* [TRY IT]: Write only the number of lines in the entries below that contain the string "summary".

(Extracted records)
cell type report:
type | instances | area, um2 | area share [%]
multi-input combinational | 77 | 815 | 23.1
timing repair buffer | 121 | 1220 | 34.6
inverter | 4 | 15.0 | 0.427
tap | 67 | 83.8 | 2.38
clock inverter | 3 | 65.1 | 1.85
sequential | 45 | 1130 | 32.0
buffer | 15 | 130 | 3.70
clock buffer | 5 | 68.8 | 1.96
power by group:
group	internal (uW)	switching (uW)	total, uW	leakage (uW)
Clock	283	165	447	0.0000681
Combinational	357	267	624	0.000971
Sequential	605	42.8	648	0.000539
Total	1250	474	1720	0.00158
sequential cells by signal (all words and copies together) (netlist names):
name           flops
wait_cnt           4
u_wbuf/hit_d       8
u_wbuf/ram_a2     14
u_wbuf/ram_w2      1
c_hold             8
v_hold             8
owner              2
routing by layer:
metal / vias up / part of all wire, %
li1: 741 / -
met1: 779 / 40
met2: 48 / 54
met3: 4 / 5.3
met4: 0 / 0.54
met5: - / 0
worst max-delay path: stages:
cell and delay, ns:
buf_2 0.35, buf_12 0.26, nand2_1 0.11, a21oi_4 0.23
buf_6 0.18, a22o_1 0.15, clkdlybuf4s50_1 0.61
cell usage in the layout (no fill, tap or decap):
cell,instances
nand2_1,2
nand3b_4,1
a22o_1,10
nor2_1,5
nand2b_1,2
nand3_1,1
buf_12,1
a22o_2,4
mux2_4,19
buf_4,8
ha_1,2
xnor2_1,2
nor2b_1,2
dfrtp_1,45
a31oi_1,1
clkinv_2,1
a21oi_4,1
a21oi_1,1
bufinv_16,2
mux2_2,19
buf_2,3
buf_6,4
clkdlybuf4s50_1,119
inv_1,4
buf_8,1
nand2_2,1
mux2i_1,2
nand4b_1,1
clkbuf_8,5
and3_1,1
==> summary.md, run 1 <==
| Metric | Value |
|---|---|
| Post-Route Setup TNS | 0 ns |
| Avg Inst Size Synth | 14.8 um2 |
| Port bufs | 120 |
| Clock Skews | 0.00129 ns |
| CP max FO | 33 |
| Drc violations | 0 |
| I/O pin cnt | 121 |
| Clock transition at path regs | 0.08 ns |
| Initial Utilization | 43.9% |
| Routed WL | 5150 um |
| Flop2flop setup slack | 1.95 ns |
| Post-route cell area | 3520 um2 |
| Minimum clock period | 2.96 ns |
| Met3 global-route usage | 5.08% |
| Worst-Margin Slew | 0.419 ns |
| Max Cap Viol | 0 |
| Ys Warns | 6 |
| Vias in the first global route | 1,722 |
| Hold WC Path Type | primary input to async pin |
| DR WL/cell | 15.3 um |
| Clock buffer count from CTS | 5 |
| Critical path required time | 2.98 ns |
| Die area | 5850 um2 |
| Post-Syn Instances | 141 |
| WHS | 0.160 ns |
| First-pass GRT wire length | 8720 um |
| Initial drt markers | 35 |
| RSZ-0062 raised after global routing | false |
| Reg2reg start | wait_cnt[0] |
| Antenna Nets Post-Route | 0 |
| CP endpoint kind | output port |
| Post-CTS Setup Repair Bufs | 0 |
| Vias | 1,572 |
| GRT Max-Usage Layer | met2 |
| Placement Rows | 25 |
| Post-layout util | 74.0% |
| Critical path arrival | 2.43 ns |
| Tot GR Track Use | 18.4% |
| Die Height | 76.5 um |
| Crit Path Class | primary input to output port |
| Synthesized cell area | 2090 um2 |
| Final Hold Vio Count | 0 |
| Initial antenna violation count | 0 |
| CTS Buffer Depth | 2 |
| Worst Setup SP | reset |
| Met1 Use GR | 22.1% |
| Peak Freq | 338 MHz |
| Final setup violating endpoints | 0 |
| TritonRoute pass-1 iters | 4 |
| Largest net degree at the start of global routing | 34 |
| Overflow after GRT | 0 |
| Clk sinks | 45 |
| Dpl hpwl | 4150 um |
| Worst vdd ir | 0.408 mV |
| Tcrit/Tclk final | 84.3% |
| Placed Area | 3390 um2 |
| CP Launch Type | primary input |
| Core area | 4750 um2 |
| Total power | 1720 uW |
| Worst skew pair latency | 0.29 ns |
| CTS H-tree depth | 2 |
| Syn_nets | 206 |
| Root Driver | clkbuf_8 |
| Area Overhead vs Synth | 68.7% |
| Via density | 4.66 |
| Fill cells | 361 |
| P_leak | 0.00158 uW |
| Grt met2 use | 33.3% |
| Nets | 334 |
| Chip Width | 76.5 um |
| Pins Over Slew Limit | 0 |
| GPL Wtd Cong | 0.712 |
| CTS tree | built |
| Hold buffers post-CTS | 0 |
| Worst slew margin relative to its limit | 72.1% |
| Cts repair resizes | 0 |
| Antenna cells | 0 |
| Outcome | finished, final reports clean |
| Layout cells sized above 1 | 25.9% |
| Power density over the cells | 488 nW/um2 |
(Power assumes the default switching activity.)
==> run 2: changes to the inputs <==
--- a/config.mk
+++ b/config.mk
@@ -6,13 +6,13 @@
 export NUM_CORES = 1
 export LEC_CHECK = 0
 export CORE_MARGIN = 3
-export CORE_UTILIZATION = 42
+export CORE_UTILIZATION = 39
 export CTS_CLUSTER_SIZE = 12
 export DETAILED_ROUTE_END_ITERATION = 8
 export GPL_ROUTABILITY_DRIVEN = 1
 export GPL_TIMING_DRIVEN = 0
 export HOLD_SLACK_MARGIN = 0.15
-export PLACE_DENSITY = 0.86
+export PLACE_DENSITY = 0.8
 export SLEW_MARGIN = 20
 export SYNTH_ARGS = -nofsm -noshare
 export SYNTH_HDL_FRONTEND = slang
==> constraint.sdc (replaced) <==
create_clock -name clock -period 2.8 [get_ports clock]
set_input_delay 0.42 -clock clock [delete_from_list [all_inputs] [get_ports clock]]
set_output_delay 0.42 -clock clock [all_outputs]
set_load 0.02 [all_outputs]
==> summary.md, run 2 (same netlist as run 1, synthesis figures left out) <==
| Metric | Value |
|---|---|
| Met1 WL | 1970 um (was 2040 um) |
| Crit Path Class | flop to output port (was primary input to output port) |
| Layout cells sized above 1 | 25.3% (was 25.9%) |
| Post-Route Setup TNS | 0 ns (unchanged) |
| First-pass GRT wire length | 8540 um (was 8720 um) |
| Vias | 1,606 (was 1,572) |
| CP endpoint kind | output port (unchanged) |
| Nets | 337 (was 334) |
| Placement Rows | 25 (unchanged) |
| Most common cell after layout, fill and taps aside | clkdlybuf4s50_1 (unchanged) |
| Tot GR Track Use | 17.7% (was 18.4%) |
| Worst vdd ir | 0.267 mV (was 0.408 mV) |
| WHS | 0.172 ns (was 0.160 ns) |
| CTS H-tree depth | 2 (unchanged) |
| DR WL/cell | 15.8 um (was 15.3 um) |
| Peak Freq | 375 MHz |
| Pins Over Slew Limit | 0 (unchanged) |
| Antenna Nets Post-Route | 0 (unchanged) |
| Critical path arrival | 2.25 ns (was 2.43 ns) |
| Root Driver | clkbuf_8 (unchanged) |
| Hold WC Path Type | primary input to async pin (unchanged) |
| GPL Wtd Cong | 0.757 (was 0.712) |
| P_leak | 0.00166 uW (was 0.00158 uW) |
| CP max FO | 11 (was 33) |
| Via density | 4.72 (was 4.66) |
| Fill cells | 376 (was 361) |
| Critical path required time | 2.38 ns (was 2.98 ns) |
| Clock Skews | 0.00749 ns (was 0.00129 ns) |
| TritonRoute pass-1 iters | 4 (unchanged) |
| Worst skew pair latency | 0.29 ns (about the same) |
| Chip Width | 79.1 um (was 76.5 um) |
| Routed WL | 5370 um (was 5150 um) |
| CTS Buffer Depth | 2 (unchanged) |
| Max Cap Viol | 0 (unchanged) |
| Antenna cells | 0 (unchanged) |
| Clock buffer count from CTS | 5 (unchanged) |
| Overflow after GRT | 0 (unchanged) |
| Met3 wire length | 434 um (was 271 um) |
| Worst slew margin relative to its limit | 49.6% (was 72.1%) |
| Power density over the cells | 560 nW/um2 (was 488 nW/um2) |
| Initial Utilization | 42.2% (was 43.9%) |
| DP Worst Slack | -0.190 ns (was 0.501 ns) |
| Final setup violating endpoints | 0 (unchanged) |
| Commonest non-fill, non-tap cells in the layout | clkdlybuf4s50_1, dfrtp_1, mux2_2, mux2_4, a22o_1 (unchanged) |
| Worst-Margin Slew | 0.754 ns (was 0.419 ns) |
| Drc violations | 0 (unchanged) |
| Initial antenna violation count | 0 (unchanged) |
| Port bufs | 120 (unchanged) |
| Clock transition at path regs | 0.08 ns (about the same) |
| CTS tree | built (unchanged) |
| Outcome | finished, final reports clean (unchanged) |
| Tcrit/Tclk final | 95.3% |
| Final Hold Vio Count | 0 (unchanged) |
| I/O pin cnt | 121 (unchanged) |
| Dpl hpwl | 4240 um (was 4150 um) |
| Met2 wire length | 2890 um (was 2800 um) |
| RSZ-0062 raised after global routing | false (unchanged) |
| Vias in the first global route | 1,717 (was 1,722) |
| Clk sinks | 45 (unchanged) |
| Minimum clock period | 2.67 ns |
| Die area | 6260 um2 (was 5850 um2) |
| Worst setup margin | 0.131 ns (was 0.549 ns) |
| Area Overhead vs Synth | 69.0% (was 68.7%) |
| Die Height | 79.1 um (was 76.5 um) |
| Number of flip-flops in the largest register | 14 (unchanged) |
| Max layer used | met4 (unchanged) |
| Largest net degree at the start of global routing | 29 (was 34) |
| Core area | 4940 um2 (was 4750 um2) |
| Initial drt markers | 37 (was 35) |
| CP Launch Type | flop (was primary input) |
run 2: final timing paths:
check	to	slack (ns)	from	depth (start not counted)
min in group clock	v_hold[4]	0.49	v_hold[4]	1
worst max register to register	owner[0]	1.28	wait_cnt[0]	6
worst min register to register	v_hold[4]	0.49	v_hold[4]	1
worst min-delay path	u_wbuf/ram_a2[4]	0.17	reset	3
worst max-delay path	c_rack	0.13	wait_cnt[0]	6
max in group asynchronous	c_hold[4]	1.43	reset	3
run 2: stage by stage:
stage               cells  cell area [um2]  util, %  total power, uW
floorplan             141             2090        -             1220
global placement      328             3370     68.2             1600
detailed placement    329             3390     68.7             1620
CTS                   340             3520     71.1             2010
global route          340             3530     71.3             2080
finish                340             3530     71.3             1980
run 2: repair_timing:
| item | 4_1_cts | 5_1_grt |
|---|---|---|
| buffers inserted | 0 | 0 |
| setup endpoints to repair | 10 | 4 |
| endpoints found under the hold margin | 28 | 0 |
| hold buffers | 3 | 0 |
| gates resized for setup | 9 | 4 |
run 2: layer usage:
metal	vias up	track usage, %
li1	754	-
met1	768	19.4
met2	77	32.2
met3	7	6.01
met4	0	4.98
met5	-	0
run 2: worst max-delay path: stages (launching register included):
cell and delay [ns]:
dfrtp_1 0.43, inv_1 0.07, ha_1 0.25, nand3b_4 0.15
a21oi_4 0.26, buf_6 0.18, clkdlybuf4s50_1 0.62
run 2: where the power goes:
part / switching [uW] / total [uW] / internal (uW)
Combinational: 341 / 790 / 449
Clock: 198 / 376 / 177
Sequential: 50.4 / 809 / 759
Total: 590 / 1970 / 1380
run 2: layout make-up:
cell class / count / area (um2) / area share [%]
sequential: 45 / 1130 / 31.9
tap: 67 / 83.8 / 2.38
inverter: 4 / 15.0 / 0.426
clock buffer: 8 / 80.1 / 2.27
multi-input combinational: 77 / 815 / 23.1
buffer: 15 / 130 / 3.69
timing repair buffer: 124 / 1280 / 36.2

* [ANSWER BELOW]: 2